=== Exercise ===
Whenever a line below includes the word "enum", copy that line.

=== Available records ===

====================

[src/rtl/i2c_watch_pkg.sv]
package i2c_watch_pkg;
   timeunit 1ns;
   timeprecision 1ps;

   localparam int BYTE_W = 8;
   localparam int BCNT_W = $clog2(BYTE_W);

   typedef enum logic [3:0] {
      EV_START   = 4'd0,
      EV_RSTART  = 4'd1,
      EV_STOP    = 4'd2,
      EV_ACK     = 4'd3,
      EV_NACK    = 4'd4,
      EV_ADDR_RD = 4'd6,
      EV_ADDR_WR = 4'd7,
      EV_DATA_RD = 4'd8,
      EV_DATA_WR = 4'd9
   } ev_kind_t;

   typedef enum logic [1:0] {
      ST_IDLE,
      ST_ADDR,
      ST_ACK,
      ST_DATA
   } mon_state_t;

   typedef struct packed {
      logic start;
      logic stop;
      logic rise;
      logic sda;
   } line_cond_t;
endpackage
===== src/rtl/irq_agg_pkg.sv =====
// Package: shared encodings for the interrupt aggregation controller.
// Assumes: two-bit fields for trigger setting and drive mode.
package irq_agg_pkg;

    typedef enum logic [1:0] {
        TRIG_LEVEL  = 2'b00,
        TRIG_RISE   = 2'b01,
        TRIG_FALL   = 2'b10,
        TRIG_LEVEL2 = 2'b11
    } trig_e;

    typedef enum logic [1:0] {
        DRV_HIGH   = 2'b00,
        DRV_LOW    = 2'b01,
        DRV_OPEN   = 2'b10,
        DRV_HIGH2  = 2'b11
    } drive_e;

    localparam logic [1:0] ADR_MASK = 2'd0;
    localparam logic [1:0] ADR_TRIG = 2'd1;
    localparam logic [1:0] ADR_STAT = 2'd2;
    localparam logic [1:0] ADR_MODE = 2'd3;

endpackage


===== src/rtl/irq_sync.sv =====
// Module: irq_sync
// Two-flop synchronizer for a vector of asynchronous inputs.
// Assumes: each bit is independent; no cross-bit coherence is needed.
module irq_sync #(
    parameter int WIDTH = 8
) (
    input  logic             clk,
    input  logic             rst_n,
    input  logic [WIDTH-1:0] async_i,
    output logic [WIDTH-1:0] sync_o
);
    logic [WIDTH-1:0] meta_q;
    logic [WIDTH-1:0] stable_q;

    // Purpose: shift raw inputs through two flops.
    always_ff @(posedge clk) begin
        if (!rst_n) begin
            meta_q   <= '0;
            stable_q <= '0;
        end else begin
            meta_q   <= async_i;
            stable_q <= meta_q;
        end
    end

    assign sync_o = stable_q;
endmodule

====================

=== Task result ===
   typedef enum logic [3:0] {
   typedef enum logic [1:0] {
    typedef enum logic [1:0] {
    typedef enum logic [1:0] {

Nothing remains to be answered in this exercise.